Chapter 13

Cards (15)

  • Money supply:
    M1: currency and transactional bank deposits, the most liquid funds
    M3: M1 + non transactional bank deposits (such as a fixed payrate)
    Broad money: M3 + NBFI deposits - NBFI deposits in banks
    • NBFI: Non-bank financial intermediaries
  • M3 is an important measure for the economy as it unveils the currency that is in circulation and all private sector deposit in banks, leading to the cash rate target.
  • Money is:
    • a store of value
    • a method of repayment
    • a transactional method
    • a method of deferred payment
  • Factors that affect supply and demand of funds:
    Liquidity:
    • transactional motives: for day-to-day transactional purposes
    • Precautionary motives: for unpredictable circumstances
    • speculative motives: for a possibility to make a gain/loss
  • Liquidity is how easily funds/assets can be converted to currency for ease of transactionality for the individual.
  • Interest rates in banks will always be higher for loan-taking than depositing/saving in the bank.

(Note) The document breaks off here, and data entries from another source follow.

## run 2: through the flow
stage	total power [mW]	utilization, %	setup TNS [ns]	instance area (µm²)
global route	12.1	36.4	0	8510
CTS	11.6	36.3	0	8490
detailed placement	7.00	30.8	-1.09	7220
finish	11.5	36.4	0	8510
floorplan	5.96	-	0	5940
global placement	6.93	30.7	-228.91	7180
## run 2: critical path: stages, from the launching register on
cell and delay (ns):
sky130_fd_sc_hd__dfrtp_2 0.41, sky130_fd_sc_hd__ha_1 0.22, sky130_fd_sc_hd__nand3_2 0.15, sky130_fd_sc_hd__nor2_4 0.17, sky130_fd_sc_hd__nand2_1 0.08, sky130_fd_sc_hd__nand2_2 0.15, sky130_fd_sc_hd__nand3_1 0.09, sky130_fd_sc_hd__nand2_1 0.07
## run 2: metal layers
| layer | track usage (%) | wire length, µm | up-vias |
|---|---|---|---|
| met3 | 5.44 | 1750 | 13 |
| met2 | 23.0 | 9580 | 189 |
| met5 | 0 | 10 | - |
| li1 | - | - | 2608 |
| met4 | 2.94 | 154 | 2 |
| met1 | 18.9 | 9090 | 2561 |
**src/rtl/jk_mod_counter_pkg.sv**
```systemverilog
// Shared definitions for the JK-based modulo counter.
// Holds the {J,K} operation encoding and the helpers that map a desired
// bit transition onto a JK excitation pair.
package jk_mod_counter_pkg;

  // Ordered as {J,K}.
  typedef enum logic [1:0] {
    JK_HOLD = 2'b00,
    JK_CLR  = 2'b01,
    JK_SET  = 2'b10,
    JK_TGL  = 2'b11
  } jk_op_e;

  // Counting excitation: toggle a bit that must change, hold the rest.
  function automatic jk_op_e jk_excite(input logic cur, input logic nxt);
    return (cur != nxt) ? JK_TGL : JK_HOLD;
  endfunction

  // Load excitation: drive every bit explicitly, independent of present state.
  function automatic jk_op_e jk_force(input logic nxt);
    return nxt ? JK_SET : JK_CLR;
  endfunction

endpackage

```
**src/rtl/jk_mod_counter_if.sv**
```systemverilog
// Control/status bundle of the JK modulo counter.
//   en, up, load, din : operation request (driven by master)
//   q, nq             : present count and its complement
//   tc                : combinational terminal count
//   wrap              : registered one-cycle wrap-around pulse
interface jk_mod_counter_if #(
  parameter int unsigned WIDTH = 4
);
  logic             en;
  logic             up;
  logic             load;
  logic [WIDTH-1:0] din;
  logic [WIDTH-1:0] q;
  logic [WIDTH-1:0] nq;
  logic             tc;
  logic             wrap;

  modport master (
    output en, up, load, din,
    input  q, nq, tc, wrap
  );

  modport slave (
    input  en, up, load, din,
    output q, nq, tc, wrap
  );
endinterface

```
**src/rtl/jk_cell.sv**
```systemverilog
// Single JK flip-flop storage bit.
//   clk : rising-edge clock
//   rst : asynchronous active-low reset (q=0)
//   j,k : excitation, {J,K} = 00 hold, 01 clear, 10 set, 11 toggle
//   q   : stored bit
//   nq  : complement of q
module jk_cell
  import jk_mod_counter_pkg::*;
(
  input  logic clk,
  input  logic rst,
  input  logic j,
  input  logic k,
  output logic q,
  output logic nq
);

  logic q_q, q_d;

  always_comb begin
    q_d = q_q;
    case ({j, k})
      JK_HOLD: q_d = q_q;
      JK_CLR:  q_d = 1'b0;
      JK_SET:  q_d = 1'b1;
      JK_TGL:  q_d = ~q_q;
      default: q_d = q_q;
    endcase
  end

  // Reset branch first so unknown J/K during reset cannot reach the state.
  always_ff @(posedge clk or negedge rst) begin
    if (!rst) begin
      q_q <= 1'b0;
    end else begin
      q_q <= q_d;
    end
  end

  assign q  = q_q;
  assign nq = ~q_q;

endmodule

```
**src/rtl/jk_mod_counter.sv**
```systemverilog
// Modulo-MODULUS up/down counter built from WIDTH JK cells.
// Computes the next count from load/en/up, turns it into per-bit J/K
// excitation and lets the cells apply it on the next rising edge.
//   clk  : rising-edge clock
//   rst  : asynchronous active-low reset (q=0, wrap=0)
//   bus  : slave side of jk_mod_counter_if (en, up, load, din -> q, nq, tc, wrap)
module jk_mod_counter
  import jk_mod_counter_pkg::*;
#(
  parameter int unsigned WIDTH   = 4,
  parameter int unsigned MODULUS = 10
) (
  input logic            clk,
  input logic            rst,
  jk_mod_counter_if.slave bus
);

  localparam logic [WIDTH-1:0] MaxVal = WIDTH'(MODULUS - 1);
  // One extra bit so MODULUS = 2^WIDTH is representable for the saturation compare.
  localparam logic [WIDTH:0]   ModExt = (WIDTH + 1)'(MODULUS);

  logic [WIDTH-1:0] q_cur;
  logic [WIDTH-1:0] nq_cur;
  logic [WIDTH-1:0] q_next;
  logic [WIDTH-1:0] j_vec;
  logic [WIDTH-1:0] k_vec;
  logic             wrap_d, wrap_q;

  // Next-state selection; load wins over counting.
  always_comb begin
    q_next = q_cur;
    wrap_d = 1'b0;
    if (bus.load) begin
      q_next = ({1'b0, bus.din} >= ModExt) ? MaxVal : bus.din;
    end else if (bus.en) begin
      if (bus.up) begin
        if (q_cur == MaxVal) begin
          q_next = '0;
          wrap_d = 1'b1;
        end else begin
          q_next = q_cur + WIDTH'(1);
        end
      end else begin
        if (q_cur == '0) begin
          q_next = MaxVal;
          wrap_d = 1'b1;
        end else begin
          q_next = q_cur - WIDTH'(1);
        end
      end
    end
  end

  // Excitation: loads set/clear every bit, counting toggles only changed bits.
  always_comb begin
    jk_op_e op;
    j_vec = '0;
    k_vec = '0;
    for (int i = 0; i < int'(WIDTH); i++) begin
      op = bus.load ? jk_force(q_next[i]) : jk_excite(q_cur[i], q_next[i]);
      {j_vec[i], k_vec[i]} = op;
    end
  end

  for (genvar g = 0; g < int'(WIDTH); g++) begin : g_bit
    jk_cell u_cell (
      .clk (clk),
      .rst (rst),
      .j   (j_vec[g]),
      .k   (k_vec[g]),
      .q   (q_cur[g]),
      .nq  (nq_cur[g])
    );
  end

  always_ff @(posedge clk or negedge rst) begin
    if (!rst) begin
      wrap_q <= 1'b0;
    end else begin
      wrap_q <= wrap_d;
    end
  end

  assign bus.q    = q_cur;
  assign bus.nq   = nq_cur;
  assign bus.wrap = wrap_q;
  assign bus.tc   = bus.en & ~bus.load & (bus.up ? (q_cur == MaxVal) : (q_cur == '0));

endmodule

```
**src/flat_wrapper.sv**
```systemverilog
// flat-port wrapper written by rule: the top's interface ports become plain ports
module jk_mod_counter_flat import jk_mod_counter_pkg::*;
#(
  parameter int unsigned WIDTH   = 4,
  parameter int unsigned MODULUS = 10
)
  (clk, rst, bus_en, bus_up, bus_load, bus_din, bus_q, bus_nq, bus_tc, bus_wrap);
  jk_mod_counter_if #(.WIDTH(WIDTH)) bus_i ();
  input logic clk;
  input logic rst;
  input wire logic [$bits(bus_i.en)-1:0] bus_en;
  input wire logic [$bits(bus_i.up)-1:0] bus_up;
  input wire logic [$bits(bus_i.load)-1:0] bus_load;
  input wire logic [$bits(bus_i.din)-1:0] bus_din;
  output wire logic [$bits(bus_i.q)-1:0] bus_q;
  output wire logic [$bits(bus_i.nq)-1:0] bus_nq;
  output wire logic [$bits(bus_i.tc)-1:0] bus_tc;
  output wire logic [$bits(bus_i.wrap)-1:0] bus_wrap;
  assign bus_i.en = bus_en;
  assign bus_i.up = bus_up;
  assign bus_i.load = bus_load;
  assign bus_i.din = bus_din;
  assign bus_q = bus_i.q;
  assign bus_nq = bus_i.nq;
  assign bus_tc = bus_i.tc;
  assign bus_wrap = bus_i.wrap;
  jk_mod_counter #(.WIDTH(WIDTH), .MODULUS(MODULUS)) u_core (.clk(clk), .rst(rst), .bus(bus_i));
endmodule
```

This is because a bank's goals are similar to a businesses' main goals; one of them being maximising profits.
  • A motivator for investment in foreign banks may be the return-back interest on savings.

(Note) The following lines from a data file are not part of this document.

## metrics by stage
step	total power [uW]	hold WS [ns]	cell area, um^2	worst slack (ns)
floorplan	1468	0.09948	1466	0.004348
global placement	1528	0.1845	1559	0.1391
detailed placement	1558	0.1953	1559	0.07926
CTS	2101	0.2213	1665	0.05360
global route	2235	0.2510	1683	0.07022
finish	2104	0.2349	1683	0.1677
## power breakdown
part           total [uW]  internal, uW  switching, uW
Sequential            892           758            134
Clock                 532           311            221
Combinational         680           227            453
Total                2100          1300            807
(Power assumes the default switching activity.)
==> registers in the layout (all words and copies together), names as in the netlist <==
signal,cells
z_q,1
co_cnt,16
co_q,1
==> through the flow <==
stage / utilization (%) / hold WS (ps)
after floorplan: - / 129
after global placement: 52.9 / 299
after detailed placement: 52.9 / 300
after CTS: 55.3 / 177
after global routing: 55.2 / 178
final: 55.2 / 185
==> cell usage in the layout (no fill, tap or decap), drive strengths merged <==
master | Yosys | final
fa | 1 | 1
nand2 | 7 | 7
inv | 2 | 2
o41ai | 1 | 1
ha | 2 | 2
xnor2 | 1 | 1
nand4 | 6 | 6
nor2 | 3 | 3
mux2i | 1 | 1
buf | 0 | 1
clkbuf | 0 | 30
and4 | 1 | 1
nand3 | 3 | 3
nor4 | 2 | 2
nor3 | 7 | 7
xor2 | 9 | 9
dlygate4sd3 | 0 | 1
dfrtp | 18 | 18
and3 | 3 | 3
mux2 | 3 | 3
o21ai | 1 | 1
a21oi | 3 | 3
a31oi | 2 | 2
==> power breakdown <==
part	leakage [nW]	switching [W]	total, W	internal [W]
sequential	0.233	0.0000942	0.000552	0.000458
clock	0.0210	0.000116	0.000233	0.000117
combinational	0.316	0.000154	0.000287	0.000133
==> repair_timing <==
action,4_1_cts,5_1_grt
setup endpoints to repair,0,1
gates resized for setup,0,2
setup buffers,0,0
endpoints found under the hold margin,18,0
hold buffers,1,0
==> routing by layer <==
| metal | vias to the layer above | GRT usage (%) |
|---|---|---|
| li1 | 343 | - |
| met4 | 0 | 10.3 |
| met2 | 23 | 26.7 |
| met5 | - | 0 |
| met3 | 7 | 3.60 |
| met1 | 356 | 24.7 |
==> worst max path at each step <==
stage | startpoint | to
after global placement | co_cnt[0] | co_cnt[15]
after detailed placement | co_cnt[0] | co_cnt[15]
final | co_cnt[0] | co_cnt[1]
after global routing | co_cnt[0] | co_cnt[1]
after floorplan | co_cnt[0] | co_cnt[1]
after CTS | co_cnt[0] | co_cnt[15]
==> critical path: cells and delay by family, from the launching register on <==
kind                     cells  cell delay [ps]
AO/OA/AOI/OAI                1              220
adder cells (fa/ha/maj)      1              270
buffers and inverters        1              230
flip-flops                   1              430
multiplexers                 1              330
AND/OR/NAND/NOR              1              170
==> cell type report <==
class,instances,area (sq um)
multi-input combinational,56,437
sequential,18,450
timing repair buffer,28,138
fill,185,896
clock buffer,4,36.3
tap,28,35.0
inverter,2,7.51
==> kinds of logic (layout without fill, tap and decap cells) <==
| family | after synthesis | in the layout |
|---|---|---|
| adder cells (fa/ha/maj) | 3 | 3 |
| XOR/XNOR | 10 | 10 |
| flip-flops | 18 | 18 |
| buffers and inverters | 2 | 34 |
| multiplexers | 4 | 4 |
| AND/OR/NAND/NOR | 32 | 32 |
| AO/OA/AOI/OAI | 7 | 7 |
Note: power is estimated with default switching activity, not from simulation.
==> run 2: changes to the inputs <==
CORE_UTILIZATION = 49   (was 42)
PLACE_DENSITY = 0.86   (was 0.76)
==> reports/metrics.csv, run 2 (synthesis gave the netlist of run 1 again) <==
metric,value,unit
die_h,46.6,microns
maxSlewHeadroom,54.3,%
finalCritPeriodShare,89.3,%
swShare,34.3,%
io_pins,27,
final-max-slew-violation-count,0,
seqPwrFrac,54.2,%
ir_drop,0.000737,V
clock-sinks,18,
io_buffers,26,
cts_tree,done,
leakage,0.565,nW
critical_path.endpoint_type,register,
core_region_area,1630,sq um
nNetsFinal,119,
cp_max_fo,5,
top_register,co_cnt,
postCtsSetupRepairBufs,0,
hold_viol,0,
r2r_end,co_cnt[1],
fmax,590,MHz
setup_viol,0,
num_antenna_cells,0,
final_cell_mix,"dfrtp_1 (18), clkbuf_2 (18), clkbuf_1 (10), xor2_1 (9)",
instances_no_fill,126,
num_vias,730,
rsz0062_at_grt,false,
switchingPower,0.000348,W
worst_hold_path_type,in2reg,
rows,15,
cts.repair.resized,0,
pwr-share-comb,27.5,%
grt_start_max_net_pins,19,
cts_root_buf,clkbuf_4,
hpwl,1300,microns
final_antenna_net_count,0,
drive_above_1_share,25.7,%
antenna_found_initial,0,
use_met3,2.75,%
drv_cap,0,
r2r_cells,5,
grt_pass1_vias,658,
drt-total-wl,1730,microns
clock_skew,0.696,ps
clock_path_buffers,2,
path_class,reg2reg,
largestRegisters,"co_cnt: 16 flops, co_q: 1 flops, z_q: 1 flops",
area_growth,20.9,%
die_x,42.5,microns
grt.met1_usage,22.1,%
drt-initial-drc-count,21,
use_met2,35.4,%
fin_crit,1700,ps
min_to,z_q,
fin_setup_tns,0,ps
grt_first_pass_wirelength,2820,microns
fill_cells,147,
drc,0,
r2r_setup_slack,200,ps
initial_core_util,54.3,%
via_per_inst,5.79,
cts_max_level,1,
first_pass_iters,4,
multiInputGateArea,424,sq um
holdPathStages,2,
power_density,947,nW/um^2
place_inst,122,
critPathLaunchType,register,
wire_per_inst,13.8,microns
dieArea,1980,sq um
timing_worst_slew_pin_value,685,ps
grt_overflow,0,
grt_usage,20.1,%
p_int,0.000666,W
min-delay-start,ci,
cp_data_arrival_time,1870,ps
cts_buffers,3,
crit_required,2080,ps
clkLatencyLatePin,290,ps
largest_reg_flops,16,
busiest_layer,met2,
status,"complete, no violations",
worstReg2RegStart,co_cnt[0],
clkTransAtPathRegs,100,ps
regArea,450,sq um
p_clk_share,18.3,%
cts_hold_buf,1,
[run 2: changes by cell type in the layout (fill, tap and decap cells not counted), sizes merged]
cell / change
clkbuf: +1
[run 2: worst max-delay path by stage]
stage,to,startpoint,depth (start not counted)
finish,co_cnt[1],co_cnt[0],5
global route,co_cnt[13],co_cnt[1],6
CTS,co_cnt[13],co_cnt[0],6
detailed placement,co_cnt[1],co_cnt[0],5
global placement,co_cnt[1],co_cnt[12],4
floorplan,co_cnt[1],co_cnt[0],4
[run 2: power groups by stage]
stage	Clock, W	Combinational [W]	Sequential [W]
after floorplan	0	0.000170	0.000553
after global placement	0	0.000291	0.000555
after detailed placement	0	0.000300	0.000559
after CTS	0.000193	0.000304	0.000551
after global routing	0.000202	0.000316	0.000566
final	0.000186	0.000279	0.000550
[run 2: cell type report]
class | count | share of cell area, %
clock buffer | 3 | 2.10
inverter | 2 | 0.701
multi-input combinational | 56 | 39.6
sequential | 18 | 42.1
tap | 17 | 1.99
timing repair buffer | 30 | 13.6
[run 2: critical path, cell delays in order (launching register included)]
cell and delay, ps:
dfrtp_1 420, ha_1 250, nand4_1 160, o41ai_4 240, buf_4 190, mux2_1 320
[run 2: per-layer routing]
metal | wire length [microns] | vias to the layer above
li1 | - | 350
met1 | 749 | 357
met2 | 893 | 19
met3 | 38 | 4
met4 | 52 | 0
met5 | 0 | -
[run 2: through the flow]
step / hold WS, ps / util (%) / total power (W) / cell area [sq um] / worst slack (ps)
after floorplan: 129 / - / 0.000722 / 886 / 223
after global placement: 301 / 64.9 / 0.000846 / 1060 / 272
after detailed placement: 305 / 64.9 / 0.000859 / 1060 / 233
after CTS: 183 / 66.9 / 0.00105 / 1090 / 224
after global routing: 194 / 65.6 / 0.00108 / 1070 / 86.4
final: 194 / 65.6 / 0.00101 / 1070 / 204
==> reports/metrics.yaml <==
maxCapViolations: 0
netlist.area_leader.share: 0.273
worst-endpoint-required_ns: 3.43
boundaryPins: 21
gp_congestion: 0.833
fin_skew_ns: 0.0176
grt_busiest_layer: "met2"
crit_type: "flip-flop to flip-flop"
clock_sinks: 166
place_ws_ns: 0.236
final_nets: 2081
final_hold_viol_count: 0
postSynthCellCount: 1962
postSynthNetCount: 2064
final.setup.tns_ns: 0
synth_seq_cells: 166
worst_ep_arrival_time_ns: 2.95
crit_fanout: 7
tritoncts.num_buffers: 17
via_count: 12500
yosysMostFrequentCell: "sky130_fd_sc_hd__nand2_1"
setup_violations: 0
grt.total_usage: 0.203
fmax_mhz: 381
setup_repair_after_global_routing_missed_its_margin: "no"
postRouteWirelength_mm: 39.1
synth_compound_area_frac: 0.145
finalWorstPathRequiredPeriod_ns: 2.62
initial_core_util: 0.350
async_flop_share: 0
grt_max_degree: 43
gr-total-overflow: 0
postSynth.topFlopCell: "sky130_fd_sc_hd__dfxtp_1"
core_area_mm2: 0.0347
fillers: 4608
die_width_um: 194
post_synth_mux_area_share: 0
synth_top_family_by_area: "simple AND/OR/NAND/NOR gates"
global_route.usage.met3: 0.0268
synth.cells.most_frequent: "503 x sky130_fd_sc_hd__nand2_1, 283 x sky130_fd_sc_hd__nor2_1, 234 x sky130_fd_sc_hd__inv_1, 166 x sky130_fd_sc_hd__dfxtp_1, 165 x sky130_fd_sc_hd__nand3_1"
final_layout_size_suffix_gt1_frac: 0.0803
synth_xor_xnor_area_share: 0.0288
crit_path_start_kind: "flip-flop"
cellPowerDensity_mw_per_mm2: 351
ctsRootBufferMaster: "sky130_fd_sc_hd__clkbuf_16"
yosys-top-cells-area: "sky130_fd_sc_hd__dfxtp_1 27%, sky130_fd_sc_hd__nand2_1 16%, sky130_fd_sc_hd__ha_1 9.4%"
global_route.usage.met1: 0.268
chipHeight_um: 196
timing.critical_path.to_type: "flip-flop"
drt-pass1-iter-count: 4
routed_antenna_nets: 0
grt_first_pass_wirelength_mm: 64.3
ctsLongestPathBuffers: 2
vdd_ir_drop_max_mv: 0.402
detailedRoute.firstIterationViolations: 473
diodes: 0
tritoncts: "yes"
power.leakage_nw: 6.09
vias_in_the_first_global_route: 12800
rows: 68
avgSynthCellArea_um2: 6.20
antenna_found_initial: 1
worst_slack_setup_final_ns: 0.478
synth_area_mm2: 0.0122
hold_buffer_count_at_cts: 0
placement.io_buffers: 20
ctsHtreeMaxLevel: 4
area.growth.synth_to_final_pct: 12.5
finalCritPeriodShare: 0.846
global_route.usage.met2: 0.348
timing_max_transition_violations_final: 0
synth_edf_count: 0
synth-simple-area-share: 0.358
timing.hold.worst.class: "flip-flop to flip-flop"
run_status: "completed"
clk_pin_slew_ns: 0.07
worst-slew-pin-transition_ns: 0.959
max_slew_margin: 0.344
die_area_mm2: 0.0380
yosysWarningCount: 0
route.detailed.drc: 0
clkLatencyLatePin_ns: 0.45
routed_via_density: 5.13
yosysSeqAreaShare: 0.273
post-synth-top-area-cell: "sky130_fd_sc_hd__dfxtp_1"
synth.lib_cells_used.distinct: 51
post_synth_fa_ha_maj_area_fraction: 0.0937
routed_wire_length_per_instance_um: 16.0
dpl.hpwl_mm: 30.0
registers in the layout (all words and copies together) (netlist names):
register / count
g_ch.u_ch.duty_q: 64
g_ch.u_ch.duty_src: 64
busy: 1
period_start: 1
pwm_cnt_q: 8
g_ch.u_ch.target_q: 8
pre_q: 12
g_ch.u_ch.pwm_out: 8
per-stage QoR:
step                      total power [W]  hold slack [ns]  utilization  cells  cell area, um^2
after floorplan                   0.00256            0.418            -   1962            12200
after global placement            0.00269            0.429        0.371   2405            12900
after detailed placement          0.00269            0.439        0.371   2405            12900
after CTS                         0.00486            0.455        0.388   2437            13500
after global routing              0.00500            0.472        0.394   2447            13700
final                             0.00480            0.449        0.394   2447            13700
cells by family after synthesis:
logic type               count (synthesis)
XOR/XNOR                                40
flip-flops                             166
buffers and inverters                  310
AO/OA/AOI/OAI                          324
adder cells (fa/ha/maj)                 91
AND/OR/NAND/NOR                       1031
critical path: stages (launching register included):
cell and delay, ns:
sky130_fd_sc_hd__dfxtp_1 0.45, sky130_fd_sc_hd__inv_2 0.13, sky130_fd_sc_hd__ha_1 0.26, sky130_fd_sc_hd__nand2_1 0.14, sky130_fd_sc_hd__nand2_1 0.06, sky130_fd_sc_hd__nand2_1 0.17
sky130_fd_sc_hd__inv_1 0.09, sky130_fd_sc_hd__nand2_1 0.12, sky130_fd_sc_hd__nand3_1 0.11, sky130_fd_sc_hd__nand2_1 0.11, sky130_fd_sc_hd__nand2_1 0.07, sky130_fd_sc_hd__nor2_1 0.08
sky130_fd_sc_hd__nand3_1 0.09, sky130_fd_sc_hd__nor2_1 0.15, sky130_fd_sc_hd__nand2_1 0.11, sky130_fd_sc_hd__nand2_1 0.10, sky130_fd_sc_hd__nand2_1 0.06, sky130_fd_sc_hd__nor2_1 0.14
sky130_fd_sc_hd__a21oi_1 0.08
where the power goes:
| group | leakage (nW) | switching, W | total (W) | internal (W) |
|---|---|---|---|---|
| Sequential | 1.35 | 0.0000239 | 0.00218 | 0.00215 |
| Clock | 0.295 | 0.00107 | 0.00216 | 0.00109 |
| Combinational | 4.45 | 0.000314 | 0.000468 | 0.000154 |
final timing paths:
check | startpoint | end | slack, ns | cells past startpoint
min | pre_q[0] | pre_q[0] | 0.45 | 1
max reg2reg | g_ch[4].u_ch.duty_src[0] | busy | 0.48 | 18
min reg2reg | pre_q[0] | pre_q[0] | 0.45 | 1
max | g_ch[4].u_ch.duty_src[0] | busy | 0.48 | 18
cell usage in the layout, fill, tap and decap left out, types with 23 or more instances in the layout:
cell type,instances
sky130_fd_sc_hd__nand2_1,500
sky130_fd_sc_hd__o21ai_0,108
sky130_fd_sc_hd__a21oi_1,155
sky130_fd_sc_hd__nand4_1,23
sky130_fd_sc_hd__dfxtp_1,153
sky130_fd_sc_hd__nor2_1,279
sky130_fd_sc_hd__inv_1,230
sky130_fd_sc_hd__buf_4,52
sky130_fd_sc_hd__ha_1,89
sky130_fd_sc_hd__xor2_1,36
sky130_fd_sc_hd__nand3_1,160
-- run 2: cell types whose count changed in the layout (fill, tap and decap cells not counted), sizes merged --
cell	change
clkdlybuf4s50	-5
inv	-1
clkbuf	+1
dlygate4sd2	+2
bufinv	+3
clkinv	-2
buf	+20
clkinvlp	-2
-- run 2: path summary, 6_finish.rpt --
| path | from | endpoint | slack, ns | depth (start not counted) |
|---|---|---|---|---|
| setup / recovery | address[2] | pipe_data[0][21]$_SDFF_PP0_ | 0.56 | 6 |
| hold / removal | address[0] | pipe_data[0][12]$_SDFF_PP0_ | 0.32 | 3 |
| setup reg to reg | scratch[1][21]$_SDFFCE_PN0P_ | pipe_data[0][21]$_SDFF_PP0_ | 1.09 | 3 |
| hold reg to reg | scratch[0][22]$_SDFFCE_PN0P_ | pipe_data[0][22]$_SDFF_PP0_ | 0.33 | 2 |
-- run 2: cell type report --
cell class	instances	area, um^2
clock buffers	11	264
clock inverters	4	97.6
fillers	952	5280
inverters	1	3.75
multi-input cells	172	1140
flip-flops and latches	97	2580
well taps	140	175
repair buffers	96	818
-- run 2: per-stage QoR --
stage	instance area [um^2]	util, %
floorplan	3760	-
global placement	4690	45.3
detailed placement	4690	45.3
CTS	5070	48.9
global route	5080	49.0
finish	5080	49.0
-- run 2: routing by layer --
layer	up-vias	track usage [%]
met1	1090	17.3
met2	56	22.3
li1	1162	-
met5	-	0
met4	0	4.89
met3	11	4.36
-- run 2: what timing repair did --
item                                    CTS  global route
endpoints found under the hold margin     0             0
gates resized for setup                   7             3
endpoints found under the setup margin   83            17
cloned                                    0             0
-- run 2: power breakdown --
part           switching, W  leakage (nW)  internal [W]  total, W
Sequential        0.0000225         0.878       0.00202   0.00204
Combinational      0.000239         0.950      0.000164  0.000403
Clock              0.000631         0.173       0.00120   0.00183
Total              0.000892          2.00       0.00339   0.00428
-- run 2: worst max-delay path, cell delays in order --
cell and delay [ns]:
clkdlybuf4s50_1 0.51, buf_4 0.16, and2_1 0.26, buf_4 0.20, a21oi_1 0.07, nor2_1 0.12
File: config.mk
export PLATFORM = sky130hd
export DESIGN_NAME = arbitro_multiplicador
export DESIGN_NICKNAME = d
export VERILOG_FILES = /design/src/rtl/arbitro_multiplicador.sv
export SDC_FILE = /design/constraint.sdc
export NUM_CORES = 1
export LEC_CHECK = 0
export CORE_UTILIZATION = 44
export CTS_CLUSTER_SIZE = 8
export DETAILED_ROUTE_END_ITERATION = 7
export PLACE_DENSITY = 0.84
export SLEW_MARGIN = 20
export SYNTH_ARGS = -nofsm -noshare
export SYNTH_HDL_FRONTEND = slang
export SYNTH_SLANG_ARGS = --single-unit
File: constraint.sdc
create_clock -name clk -period 1.9 [get_ports clk]
set_input_delay 0.38 -clock clk [delete_from_list [all_inputs] [get_ports clk]]
set_output_delay 0.38 -clock clk [all_outputs]
set_load 0.005 [all_outputs]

  • The policy rate corridor is the interest the bank receive/pay when borrowing/depositing funds in the ES account. This is regulated by the RBA and it regulates the interest levels in the economy. This interest rate is the same; remaining at 0.25%, creating an upwards and downwards pressure in the market, keeping the cash rate constant.

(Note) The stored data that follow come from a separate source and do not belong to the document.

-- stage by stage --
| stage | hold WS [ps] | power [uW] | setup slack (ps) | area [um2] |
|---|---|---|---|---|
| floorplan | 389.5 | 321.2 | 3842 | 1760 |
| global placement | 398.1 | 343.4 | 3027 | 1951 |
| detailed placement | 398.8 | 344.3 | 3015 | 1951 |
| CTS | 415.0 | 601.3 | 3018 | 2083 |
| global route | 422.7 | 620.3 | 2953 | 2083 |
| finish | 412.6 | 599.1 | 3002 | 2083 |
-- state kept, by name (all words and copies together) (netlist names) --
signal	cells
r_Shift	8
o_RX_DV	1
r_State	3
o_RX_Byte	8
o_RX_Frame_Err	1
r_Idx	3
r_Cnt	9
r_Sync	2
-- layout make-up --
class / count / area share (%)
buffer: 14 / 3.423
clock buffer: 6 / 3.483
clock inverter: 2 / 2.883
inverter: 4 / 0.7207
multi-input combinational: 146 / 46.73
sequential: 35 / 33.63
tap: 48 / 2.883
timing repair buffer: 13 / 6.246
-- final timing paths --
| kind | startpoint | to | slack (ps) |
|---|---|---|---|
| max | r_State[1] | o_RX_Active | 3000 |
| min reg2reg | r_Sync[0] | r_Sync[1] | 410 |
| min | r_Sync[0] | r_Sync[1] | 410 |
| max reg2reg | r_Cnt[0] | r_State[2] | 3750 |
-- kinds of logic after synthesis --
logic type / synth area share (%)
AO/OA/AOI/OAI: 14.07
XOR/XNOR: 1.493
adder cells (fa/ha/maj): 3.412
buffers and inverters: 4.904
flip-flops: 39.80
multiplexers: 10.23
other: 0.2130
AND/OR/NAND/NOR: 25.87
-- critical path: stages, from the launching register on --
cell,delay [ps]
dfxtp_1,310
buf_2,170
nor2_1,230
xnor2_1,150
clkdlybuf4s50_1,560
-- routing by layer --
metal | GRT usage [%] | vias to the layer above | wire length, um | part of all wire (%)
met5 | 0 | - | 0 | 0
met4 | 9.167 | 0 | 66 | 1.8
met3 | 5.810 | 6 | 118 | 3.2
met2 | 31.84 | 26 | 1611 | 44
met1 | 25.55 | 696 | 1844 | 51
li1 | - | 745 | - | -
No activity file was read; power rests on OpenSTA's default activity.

  • ES: exchange settlement
  • Banks don't tend to save in the ES accounts since more profit can be made through investment. It's the "dumb lazy" route - Mr. Fox
  • Tightening the monetary policy: expanding the policy rate corridor, loans have a higher return-back as the cash rate drops, meaning banks increase their interest rate for loans, meaning people's expendable income would be lowered, so less business activty; less economic activity.
  • Loosening of monetary policy: the RBA decreases the policy rate corridor, leading to lower interest on loans for banks to expend on, leading to the banks decreasing interest for loans in the general population. This leds to higher economic activity
  • The banks are not very interested in depositing money and gaining profits off that, however, it still creates a pressure high enough for the policy interest rate corridor to reach the cash rate target.

    When the RBA raises this, the interest rate for deposits increases, leading to banks more likely to keep excess funds, not contributing to the economy.

    When the policy rate corridor decreases, interest back on deposits do too, meaning banks are better off investing in the economy.
  • The cash rate is an interest paid on overnight loans in the short-term money market.